File: src/rtl/mux16_rr_sched.sv
// Round-robin scheduler for a shared 16:1 mux: one-hot grant plus registered select,
// bounded hold time and a single idle cycle between consecutive grants.
module mux16_rr_sched #(
  parameter int unsigned N_REQ    = 16,
  parameter int unsigned SEL_W    = 4,
  parameter int unsigned MAX_HOLD = 8
) (
  input  logic             clk,
  input  logic             rst,
  input  logic             en,
  input  logic [N_REQ-1:0] req,
  input  logic             done,
  output logic [SEL_W-1:0] sel,
  output logic [N_REQ-1:0] grant,
  output logic             grant_valid,
  output logic             timeout
);

  localparam logic [7:0] HoldLast = 8'(MAX_HOLD - 1);

  typedef enum logic [1:0] {StIdle, StGrant, StGap} state_e;

  state_e             state_q, state_d;
  logic [SEL_W-1:0]   sel_q, sel_d;
  logic [SEL_W-1:0]   last_q, last_d;
  logic [N_REQ-1:0]   grant_q, grant_d;
  logic               grant_valid_q, grant_valid_d;
  logic               timeout_q, timeout_d;
  logic [7:0]         cnt_q, cnt_d;

  logic               found;
  logic [SEL_W-1:0]   win;
  logic [SEL_W-1:0]   idx;

  // Search starts just after the last winner; the select width wraps 15 -> 0 naturally.
  always_comb begin
    found = 1'b0;
    win   = '0;
    idx   = '0;
    for (int unsigned k = 1; k <= N_REQ; k++) begin
      idx = last_q + SEL_W'(k);
      if (!found && req[idx]) begin
        found = 1'b1;
        win   = idx;
      end
    end
  end

  always_comb begin
    state_d       = state_q;
    sel_d         = sel_q;
    last_d        = last_q;
    cnt_d         = cnt_q;
    grant_d       = '0;
    grant_valid_d = 1'b0;
    timeout_d     = 1'b0;
    case (state_q)
      StIdle: begin
        if (en && found) begin
          state_d       = StGrant;
          sel_d         = win;
          grant_d       = N_REQ'(1) << win;
          grant_valid_d = 1'b1;
          last_d        = win;
          cnt_d         = '0;
        end
      end
      StGrant: begin
        cnt_d = cnt_q + 8'd1;
        if (done || !req[sel_q]) begin
          state_d = StGap;
        end else if (cnt_q == HoldLast) begin
          state_d   = StGap;
          timeout_d = 1'b1;
        end else begin
          grant_d       = grant_q;
          grant_valid_d = 1'b1;
        end
      end
      StGap: begin
        state_d = StIdle;
      end
      default: begin
        state_d = StIdle;
      end
    endcase
  end

  always_ff @(posedge clk or posedge rst) begin
    if (rst) begin
      state_q       <= StIdle;
      sel_q         <= '0;
      last_q        <= '1;
      grant_q       <= '0;
      grant_valid_q <= 1'b0;
      timeout_q     <= 1'b0;
      cnt_q         <= '0;
    end else begin
      state_q       <= state_d;
      sel_q         <= sel_d;
      last_q        <= last_d;
      grant_q       <= grant_d;
      grant_valid_q <= grant_valid_d;
      timeout_q     <= timeout_d;
      cnt_q         <= cnt_d;
    end
  end

  assign sel         = sel_q;
  assign grant       = grant_q;
  assign grant_valid = grant_valid_q;
  assign timeout     = timeout_q;

endmodule
--- config.mk ---
export PLATFORM = sky130hd
export DESIGN_NAME = port_egress_buffer
export DESIGN_NICKNAME = d
export VERILOG_FILES = /design/src/rtl/port_pkg.sv /design/src/rtl/egress_fifo.sv /design/src/rtl/port_egress_buffer.sv
export SDC_FILE = /design/constraint.sdc
export NUM_CORES = 1
export LEC_CHECK = 0
export BUFFER_PORTS_ARGS = -buffer_cell sky130_fd_sc_hd__buf_2
export CAP_MARGIN = 20
export CORE_AREA = 2 2 123 125
export DETAILED_ROUTE_END_ITERATION = 16
export DIE_AREA = 0 0 125 127
export SYNTH_ARGS = -nofsm -noshare
export SYNTH_HDL_FRONTEND = slang
export SYNTH_SLANG_ARGS = --single-unit
--- constraint.sdc ---
create_clock -name clk -period 2.45 [get_ports clk]
set_input_delay 0.245 -clock clk [delete_from_list [all_inputs] [get_ports clk]]
set_output_delay 0.245 -clock clk [all_outputs]
set_load 0.05 [all_outputs]
--- src/rtl/port_pkg.sv ---
// Shared definitions for the switch output-port path: word field widths,
// packet class encoding and target-mask classification.
package port_pkg;

  localparam int DATA_W = 8;
  localparam int SRC_W  = 4;
  localparam int TGT_W  = 4;
  localparam int WORD_W = DATA_W + SRC_W + TGT_W;

  typedef enum logic [1:0] {
    KIND_UNKNOWN = 2'd0,
    KIND_SINGLE  = 2'd1,
    KIND_MULTI   = 2'd2,
    KIND_BCAST   = 2'd3
  } pkt_kind_t;

  // One-hot test: clearing the lowest set bit of a non-zero mask leaves zero.
  function automatic pkt_kind_t classify_target(input logic [TGT_W-1:0] tgt);
    if (tgt == '0)
      return KIND_UNKNOWN;
    else if (tgt == '1)
      return KIND_BCAST;
    else if ((tgt & (tgt - TGT_W'(1))) == '0)
      return KIND_SINGLE;
    else
      return KIND_MULTI;
  endfunction

endpackage

--- src/rtl/egress_fifo.sv ---
// Packet FIFO for the egress buffer: power-of-two depth, naturally wrapping
// pointers, head word visible combinationally at rdata.
module egress_fifo #(
  parameter int WIDTH = 18,
  parameter int DEPTH = 4
) (
  input  logic             clk,
  input  logic             reset,
  input  logic             push,
  input  logic             pop,
  input  logic [WIDTH-1:0] wdata,
  output logic [WIDTH-1:0] rdata,
  output logic             empty,
  output logic             full
);

  localparam int AW = (DEPTH > 1) ? $clog2(DEPTH) : 1;
  localparam int CW = $clog2(DEPTH) + 1;

  logic [WIDTH-1:0] mem [DEPTH];
  logic [AW-1:0]    wr_ptr, rd_ptr;
  logic [CW-1:0]    count;
  logic             do_push, do_pop;

  assign full    = (count == CW'(DEPTH));
  assign empty   = (count == '0);
  assign do_push = push && !full;
  assign do_pop  = pop && !empty;
  assign rdata   = mem[rd_ptr];

  always_ff @(posedge clk) begin
    if (do_push)
      mem[wr_ptr] <= wdata;
  end

  always_ff @(posedge clk or negedge reset) begin
    if (!reset) begin
      wr_ptr <= '0;
      rd_ptr <= '0;
      count  <= '0;
    end else begin
      if (do_push)
        wr_ptr <= wr_ptr + AW'(1);
      if (do_pop)
        rd_ptr <= rd_ptr + AW'(1);
      case ({do_push, do_pop})
        2'b10:   count <= count + CW'(1);
        2'b01:   count <= count - CW'(1);
        default: count <= count;
      endcase
    end
  end

endmodule

--- src/rtl/port_egress_buffer.sv ---
// Egress buffer for one switch output port: filters misrouted words, classifies
// and queues the rest, and keeps saturating per-class statistics.
module port_egress_buffer
  import port_pkg::*;
#(
  parameter int PORT_ID = 0,
  parameter int DEPTH   = 4
) (
  input  logic        clk,
  input  logic        reset,
  input  logic [15:0] data_op,
  input  logic        valid_op,
  output logic        suspend_op,
  output logic [15:0] pkt_data,
  output logic [1:0]  pkt_kind,
  output logic        pkt_valid,
  input  logic        pkt_ready,
  input  logic        clr,
  output logic [7:0]  cnt_single,
  output logic [7:0]  cnt_multi,
  output logic [7:0]  cnt_bcast,
  output logic [7:0]  cnt_err
);

  localparam int ENTRY_W = WORD_W + 2;

  logic [TGT_W-1:0]   tgt;
  pkt_kind_t          in_kind;
  logic               misrouted, accept, push, err_inc, pop;
  logic               fifo_empty, fifo_full;
  logic [ENTRY_W-1:0] head;

  assign tgt       = data_op[TGT_W-1:0];
  assign in_kind   = classify_target(tgt);
  assign misrouted = (tgt == '0) || !tgt[PORT_ID];
  // suspend_op is a pure register decode, so accept never loops back through it
  assign accept    = valid_op && !suspend_op;
  assign push      = accept && !misrouted;
  assign err_inc   = accept && misrouted;
  assign pop       = pkt_valid && pkt_ready;

  egress_fifo #(
    .WIDTH (ENTRY_W),
    .DEPTH (DEPTH)
  ) u_fifo (
    .clk   (clk),
    .reset (reset),
    .push  (push),
    .pop   (pop),
    .wdata ({in_kind, data_op}),
    .rdata (head),
    .empty (fifo_empty),
    .full  (fifo_full)
  );

  assign suspend_op = fifo_full;
  assign pkt_valid  = !fifo_empty;
  assign pkt_data   = pkt_valid ? head[WORD_W-1:0] : '0;
  assign pkt_kind   = pkt_valid ? head[ENTRY_W-1:WORD_W] : 2'd0;

  always_ff @(posedge clk or negedge reset) begin
    if (!reset) begin
      cnt_single <= '0;
      cnt_multi  <= '0;
      cnt_bcast  <= '0;
      cnt_err    <= '0;
    end else if (clr) begin
      cnt_single <= '0;
      cnt_multi  <= '0;
      cnt_bcast  <= '0;
      cnt_err    <= '0;
    end else begin
      if (push && in_kind == KIND_SINGLE && cnt_single != 8'hFF)
        cnt_single <= cnt_single + 8'd1;
      if (push && in_kind == KIND_MULTI && cnt_multi != 8'hFF)
        cnt_multi <= cnt_multi + 8'd1;
      if (push && in_kind == KIND_BCAST && cnt_bcast != 8'hFF)
        cnt_bcast <= cnt_bcast + 8'd1;
      if (err_inc && cnt_err != 8'hFF)
        cnt_err <= cnt_err + 8'd1;
    end
  end

endmodule

* Word level (Yosys, flattened, before mapping)
Memory sizes are Yosys's and may differ from the RTL's.
Cells that the tools add are included.
** Storage, ports and cells
- Word-level logic and storage cells :: 71
- Register bits :: 39
- Memories :: 1
- Bits in writable memories :: 72
- Bits of input ports :: 21
** Cells by class
- Add/sub/neg operators :: 9
- Equality and inequality tests :: 11
- Reductions and logical operators :: 26
- Bitwise operators :: 1
- Multiplexer cells :: 16
** Memory list
- u_fifo.mem :: depth 4, bits a word 18, rd ports 1, clocked after memory_dff 0, wr ports 1, RTL line egress_fifo.sv:20 : logic [WIDTH-1:0] mem [DEPTH];
** Operators with widths (number)
- 8-bit 2-to-1 mux :: 8
- 8-bit by 1-bit adder with 8-bit output (second input constant) :: 4
- 8-bit != test (second input constant) :: 4
- 16-bit 2-to-1 mux :: 1
- 1-bit logical AND :: 13
- 2-bit nonzero test :: 5
- 4-bit zero test :: 2
- 2-bit 2-to-1 mux :: 4
- 2-bit == test (second input constant) :: 3
- 3-bit one-hot mux with 2 select lines :: 1
- 2-bit by 1-bit adder with 2-bit output (second input constant) :: 2
- 4-bit AND :: 1
- 2-bit by 1-bit == test with 1-bit output (second input constant) :: 2
- 4-bit == test (second input constant) :: 1
- 1-bit zero test :: 4
- 4-bit by 1-bit subtractor with 4-bit output (second input constant) :: 1
- 3-bit by 1-bit adder with 3-bit output (second input constant) :: 1
- 3-bit == test (second input constant) :: 1
- 3-bit zero test :: 1
- 3-bit by 1-bit subtractor with 3-bit output (second input constant) :: 1
- 1-bit 2-to-1 mux :: 2
- 1-bit logical OR :: 1

* Depth between registers and ports, before layout
Gate-level depths: netlist of run 1.
- Depth after elaboration :: 11
- Gate-level depth with buffers :: 11

* Hierarchy
From an unflattened synthesis of run 1, not the netlist that was laid out.
** Second synthesis, totals
- Cells, all modules :: 346
- Area, all modules :: 4951.0 um^2
** Modules (own cells, without submodules)
- egress_fifo :: sequential area each 2337.2 um^2, area an instance 3037.9 um^2, instances 1, cells an instance 131
- port_egress_buffer :: sequential area each 800.8 um^2, area an instance 1913.1 um^2, instances 1, cells an instance 215

* Least setup slack after synthesis of run 1
No wires, ideal clock.
- Path kind :: register -> register
- Start :: register u_fifo.count[0]
- End :: register u_fifo.count[2]
- Arrival :: 2.208 ns
- Slack :: 0.163 ns
- Setup time :: 0.079 ns
- Required time :: 2.371 ns
- Stages on the path, launching flop included :: 12
- Cells stage by stage :: dfrtp_1 -> or3b_1 -> buf_4 -> inv_4 -> nor2_2 -> inv_1 -> ha_1 -> inv_1 -> fa_1 -> xor2_1 -> nor2_1 -> xor2_1
** On the way
- Word-level cells in the longest chain between the ends :: 7
- Elaborated cells between the ends (all ways) :: 15
** Ends and longest elaborated chain
- from (decl) :: RTL line egress_fifo.sv:22 : logic [CW-1:0] count;
- from (signal assigned) :: RTL line egress_fifo.sv:47 : 2'b10: count <= count + CW'(1);
- from (signal assigned) :: RTL line egress_fifo.sv:48 : 2'b01: count <= count - CW'(1);
- from (signal assigned) :: RTL line egress_fifo.sv:49 : default: count <= count;
- 3-bit == test (*) :: RTL line egress_fifo.sv:25 : assign full = (count == CW'(DEPTH));
- named net suspend_op :: RTL line port_egress_buffer.sv:13 : output logic suspend_op,
- 1-bit zero test (*) :: RTL line egress_fifo.sv:27, port_egress_buffer.sv:37
- 1-bit logical AND :: RTL line port_egress_buffer.sv:37 : assign accept = valid_op && !suspend_op;
- 1-bit logical AND :: RTL line port_egress_buffer.sv:38 : assign push = accept && !misrouted;
- 1-bit logical AND (*) :: RTL line egress_fifo.sv:27 : assign do_push = push && !full;
- 2-bit by 1-bit == test with 1-bit output / 2-bit == test (equally long branches) :: RTL line egress_fifo.sv:46 : case ({do_push, do_pop})
- 3-bit one-hot mux with 2 select lines / 2-bit nonzero test (equally long branches)
The timed path passes the listed nets; every way through them passes the cells marked *.
A chain may end at the register's enable or synchronous reset.

* Final worst setup path of run 1
- Start :: register u_fifo.count[0]
- End :: register u_fifo.count[2]
** On the way
- Word-level cells in the longest chain between the ends :: 7
- Elaborated cells between the ends (all ways) :: 15
** Ends and longest elaborated chain (RTL line)
- 3-bit == test :: egress_fifo.sv:25
- 1-bit zero test :: egress_fifo.sv:27, port_egress_buffer.sv:37
- 1-bit logical AND :: port_egress_buffer.sv:37
- 1-bit logical AND :: port_egress_buffer.sv:38
- 1-bit logical AND :: egress_fifo.sv:27
- 2-bit by 1-bit == test with 1-bit output / 2-bit == test (equally long branches) :: egress_fifo.sv:46
- 3-bit one-hot mux with 2 select lines / 2-bit nonzero test (equally long branches)
Several ways; a longest one is shown, not always the timed one.

==> results of run 1 <==
## worst max path at each step
stage / endpoint / slack, ns / cells past startpoint
final: u_fifo.count[2] / 0.18 / 10
after CTS: u_fifo.count[2] / 0.14 / 10
after detailed placement: u_fifo.count[2] / 0.17 / 10
after floorplan: u_fifo.count[2] / 0.16 / 11
after global placement: u_fifo.count[2] / 0.26 / 10
after global routing: u_fifo.count[2] / 0.07 / 10
## layer usage
layer / vias to the layer above / GRT usage [%] / share of wire (%)
li1: 1524 / - / -
met1: 1584 / 17.2 / 45
met2: 77 / 21.8 / 48
met3: 12 / 4.69 / 5.4
met4: 0 / 3.53 / 1.2
met5: - / 0 / 0
## per-stage QoR
step	total power [mW]	hold slack [ns]	util (%)
after floorplan	4.06	-0.0506	-
after global placement	4.59	0.422	38.5
after detailed placement	4.62	0.418	38.5
after CTS	6.10	0.0249	40.6
after global routing	6.32	0.0646	40.6
final	6.01	0.00324	40.6
## synth_stat cells (all sizes together)
cell type  instances  area [µm²]
o211ai             1        12.5
nand4              6        37.5
maj3               1        10.0
a211oi             1        7.51
or3b               1        8.76
a311oi             3        26.3
fa                 1        20.0
nand2b             3        18.8
o41ai              3        26.3
xor2               5        43.8
nor2b              6        37.5
nand2             11        41.3
mux4              18         405
xnor2              3        26.3
nor2              14        55.1
edfxtp            72        2160
a41o               1        10.0
buf                9        46.3
and3               9        56.3
nor3               5        25.0
mux2               1        11.3
or3               10        67.6
o211a              1        10.0
o21ai             16        80.1
and2              20         125
o31ai              9        67.6
a21oi             23         115
nor4               5        61.3
a31oi              2        12.5
inv               14        55.1
a31o               1        8.76
dfrtp             39         976
ha                 9         113
nand3             16        80.1
mux2i              3        30.0
or4                9        67.6
clkbuf             7        26.3
## area by class of cell
cell class | count | area (µm²)
Clock buffer | 9 | 225
Clock inverter | 7 | 78.8
Fill cell | 1367 | 8570
Inverter | 14 | 55.1
Multi-Input combinational cell | 217 | 1720
Sequential cell | 111 | 3140
Tap cell | 184 | 230
Timing Repair Buffer | 77 | 410
## kinds of logic after synthesis
family,after synthesis
flops,111
xor+xnor,8
buf+inv,30
fa+ha+maj,11
simple gates,115
mux,22
compound gates,61
## sequential cells by signal, indices dropped and copies added (netlist names)
signal,flops
u_fifo.count,3
u_fifo.mem,72
cnt_err,8
cnt_bcast,8
u_fifo.rd_ptr,2
u_fifo.wr_ptr,2
cnt_multi,8
cnt_single,8
## where the power goes
part,total [mW],internal (mW),switching [mW],leakage [nW]
Clock,1.46,0.731,0.733,0.150
Combinational,2.23,0.739,1.49,0.895
Sequential,2.31,2.21,0.107,1.18
Total,6.01,3.68,2.33,2.23
==> impl_results.md, run 1 <==
- Final setup fails: 0
- Largest net degree at the start of global routing: 40
- Clock Skews: 0.00910 ns
- Total GRT Usage: 13.4%
- Area share of xor/xnor cells in the synthesized design: 1.41%
- P_leak: 2.23 nW
- Register area share after synthesis: 63.0%
- Total Neg Setup Slack: 0 ns
- Mapped Nets: 389
- DR iter-0 viols: 263
- Layout Area Growth over Synthesis: 17.5%
- Final hold viol count: 0
- Compound-Gate Fraction of Synth Area: 7.56%
- CTS tree: built
- HP Class: input port to asynchronous set/reset pin
- Pins Over Slew Limit: 0
- Clock H-tree levels: 3
- Nets: 461
- Slew @ Worst Pin: 1.07 ns
- GPL Wtd Cong: slightly below 0.8
- Die area: 15900 µm²
- R2R Path Start: u_fifo.count[0]
- Vias post-DR: around 3200
- Synthesized area per cell: 13.9 µm²
- Initial antenna violation count: 0
- RSZ-0062 raised after global routing: no
- Clock latency on the worst-skew pair: between 0.3 and 0.4 ns
- CTS buffer count: 9
- Post-CTS setup buffer count: 0
- Critical Path Sink Type: register
- CP Class: register to register
- Synth warn: 0
- Pwr Density: 1030 nW/µm²
- Tcrit/Tclk final: between 90 and 100%
- Crit path launch type: register
- Height of the die: approximately 130 µm
- Grt ovf: 0
- Hold-fix buffers at CTS: 0
- Io pins: 73
- Slew HR: 28.9%
- R2r setup slk: approximately 0.18 ns
- Clock transition at path regs: 0.07 ns
- Mux share of post-synthesis cell area: 8.96%
- Number of global-route vias before repair: approximately 3200
- Post-cts sizing count: 0
- Crit path max fanout: 6
- Drt drc: 0
- Crit path arrival time: 2.55 ns
- Worst Setup SP: u_fifo.count[0]
- Peak VDD IR: 468 µV
- Critical-path cell list: or3b_1, inv_4, nor2_2, inv_1, ha_1, inv_1, fa_1, xor2_1, nor2_1, xor2_1
- Clk buf depth: 2
- Tmin final: approximately 2.3 ns
- First-pass GRT wire length: 16800 µm
- Area of placed instances: 5550 µm²
- Max stage delay on crit path: 0.45 ns
- Largest family of logic cells by synthesized area: simple AND/OR/NAND/NOR gates
- DPL Wire Length: 6780 µm
- DRT Wirelength: between 10000 and 15000 µm
- Register bit total from synthesis: 111
- Ant diodes: 0
- Critical path buffers and inverters: 3
- R2R depth: 10
- Post-synthesis adder-cell area fraction: under 10%
- Max cap viols: 0
- Post-route ant nets: 0
- DP Worst Slack: 0.169 ns
- Post-DR wirelength/cell: between 15 and 20 µm
- Via/cell ratio: 5.16
- Die W: between 100 and 150 µm
- Non-Filler Instances: 619
- Design area: around 5900 µm²
- FMAX: ~440 MHz
- WP data required: 2.73 ns
- Layout cells sized above 1: 27.1%
- Initial Util: between 30% and 40%
- Delay-heaviest family, CP: simple AND/OR/NAND/NOR gates
- Drt first pass iters: 7
- Core area: 14400 µm²
- Dpl cells: 603
- RR Endpoint: u_fifo.count[2]
- Outcome: finished clean
- Netlist cell types: between 40 and 50
- Mapped Cells: 358
- PnR worst setup slack: around 0.18 ns
- Core Rows: 44
- CTS sink cnt: 111
- Post-Synth Simple-Gate Area: between 10% and 20%
- Most frequent cells in the layout: buf_2 (72), edfxtp_1 (72), dfrtp_1 (39), a21oi_1 (23), and2_1 (20)
- Mapped cell area: 4980 µm²
- IO buf count: between 70 and 80
- Buffer type at the clock tree root: clkbuf_16
- Slowest stage cell, crit path: or3b_1
Note: power is estimated with default switching activity, not from simulation.
==> run 2: changes to the inputs <==
--- a/config.mk
+++ b/config.mk
@@ -10,6 +10,7 @@
 export CORE_AREA = 2 2 123 125
 export DETAILED_ROUTE_END_ITERATION = 16
 export DIE_AREA = 0 0 125 127
+export PLACE_DENSITY_LB_ADDON = 0.3
 export SYNTH_ARGS = -nofsm -noshare
 export SYNTH_HDL_FRONTEND = slang
 export SYNTH_SLANG_ARGS = --single-unit
==> run 2 against run 1 <==
  * Combinational power about the same
  * Non-clock buffer count is 1 lower
  * Worst hold slack improved by 0.015 ns
  * Clock skew shrank 0.0049 ns
  * Cell area decreased by 0.49%
  * Wire length grew 0.15%
  * Highest routed layer unchanged
  * Count of clock-buffer cells in the layout is 1 higher
  * Fmax is 1.4% higher
  * Sequential cell count did not move
  * Total power down 1.1%
  * Final cell count decreased by 0.16%
==> impl_results.md, run 2 (synthesized netlist as in run 1, its figures left out) <==
- DP Worst Slack: 0.164 ns
- Pwr Total: about 6 mW
- Vias post-DR: 3199
- Internal: between 3 and 4 mW
- Layout cells sized above 1: 27.0%
- Layout Area Growth over Synthesis: 16.9%
- Post-DR wirelength/cell: between 15 and 20 µm
- Switching portion of total power: 38.5%
- Via/cell ratio: 5.18
- Initial Util: 34.6%
- Area of placed instances: roughly 5500 µm²
- Clock latency on the worst-skew pair: 0.35 ns
- Core area: 14400 µm²
- Slew HR: 34.0%
- P_leak: 2.21 nW
- Initial antenna violation count: 0
- CP Class: register to register
- Max reg flops: a little over 70
- Tcrit/Tclk final: 91.5%
- Nets: 460
- Clock share of power: 23.4%
- Total Neg Setup Slack: 0 ns
- CTS sink cnt: 111
- Switching pwr: approximately 2.3 mW
- Pins Over Slew Limit: 0
- PnR worst setup slack: 0.208 ns
- Crit path max fanout: 6
- Core Rows: 44
- Clock transition at path regs: 0.07 ns
- Post-route ant nets: 0
- Clk buf depth: 2
- Height of the die: 127 µm
- Most frequent cells in the layout: buf_2 (72), edfxtp_1 (72), dfrtp_1 (39), a21oi_1 (23), and2_1 (20)
- Buffer type at the clock tree root: clkbuf_16
- FMAX: approximately 450 MHz
- IO buf count: a little over 70
- HP Class: input port to asynchronous set/reset pin
- Ant diodes: 0
- Slew @ Worst Pin: between 0.9 and 1 ns
- DPL Wire Length: ~6700 µm
- Crit path launch type: register
- WP data required: roughly 2.7 ns
- CTS buffer count: 9
- Design area: 5830 µm²
- Grt ovf: 0
- Comb pwr share: 37.8%
- Clock H-tree levels: 3
- Drt drc: 0
- First-pass GRT wire length: 17300 µm
- Number of global-route vias before repair: 3353
- Io pins: 73
- Tmin final: about 2.2 ns
- Hold slack: 0.0186 ns
- Peak VDD IR: 393 µV
- GPL Wtd Cong: 0.759
- DRT Wirelength: 10200 µm
- Pwr Density: 1020 nW/µm²
- CTS tree: built
- Clock Skews: 0.00421 ns
- Max cap viols: 0
- RSZ-0062 raised after global routing: no
- Final setup fails: 0
- Outcome: finished clean
- Die W: around 130 µm
- Largest Register: u_fifo.mem
- Drt first pass iters: 6
- Critical Path Sink Type: register
- Largest net degree at the start of global routing: 40
- Die area: between 15000 and 20000 µm²
- Power share of the sequential group: 38.8%
- DR iter-0 viols: ~210
- Crit path arrival time: about 2.5 ns
- Total GRT Usage: between 10% and 20%
- Post-CTS setup buffer count: 0
- Final hold viol count: 0
[run 2: path summary, 6_finish.rpt]
kind / start / to / slack [ns] / cells past startpoint
setup / recovery: u_fifo.count[0] / u_fifo.count[2] / 0.21 / 10
hold / removal: reset / cnt_err[0] / 0.02 / 1
setup reg to reg: u_fifo.count[0] / u_fifo.count[2] / 0.21 / 10
hold reg to reg: u_fifo.count[2] / u_fifo.count[2] / 0.50 / 1
max in group asynchronous: reset / cnt_single[6] / 1.86 / 1
min in group clk: data_op[8] / u_fifo.mem[3][8] / 0.11 / 1
[run 2: area by class of cell]
cell class / count / area [µm²]
Multi-Input combinational cell: 217 / 1720
Tap cell: 184 / 230
Fill cell: 1396 / 8600
Clock inverter: 6 / 51.3
Timing Repair Buffer: 76 / 403
Clock buffer: 10 / 229
Inverter: 14 / 55.1
Sequential cell: 111 / 3140
[run 2: metrics by stage]
stage / std cells / utilization, %
3_3_place_gp: 602 / 38.4
2_1_floorplan: 358 / -
4_1_cts: 618 / 40.4
3_5_place_dp: 602 / 38.4
5_1_grt: 618 / 40.4
6_report: 618 / 40.4
[run 2: timing repair]
item / in CTS / in global routing
setup endpoints to repair: 0 / 1
gates resized for setup: 0 / 1
hold buffers: 0 / 0
[run 2: critical path, stage by stage (launching register included)]
cell     delay [ns]
dfrtp_1        0.41
or3b_4         0.43
inv_4          0.11
nor2_2         0.08
inv_1          0.07
ha_1           0.18
inv_1          0.06
fa_1           0.37
xor2_1         0.15
nor2_1         0.11
xor2_1         0.17
[run 2: power groups by stage]
stage,Sequential [mW],Clock (mW),Combinational (mW)
after floorplan,2.32,0,1.74
after global placement,2.33,0,2.25
after detailed placement,2.34,0,2.29
after CTS,2.30,1.44,2.29
after global routing,2.33,1.52,2.42
final,2.30,1.39,2.25
[run 2: metal layers]
| layer | track usage (%) | up-vias | share of wire (%) |
|---|---|---|---|
| li1 | - | 1521 | - |
| met1 | 17.8 | 1590 | 45 |
| met2 | 22.5 | 77 | 48 |
| met3 | 4.15 | 11 | 5.5 |
| met4 | 3.92 | 0 | 1.2 |
| met5 | 0 | - | 0 |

§ WHAT YOU HAVE TO DO: In the listing, how many lines include the string "enum"? State the number alone.

§ TASK OUTPUT: 2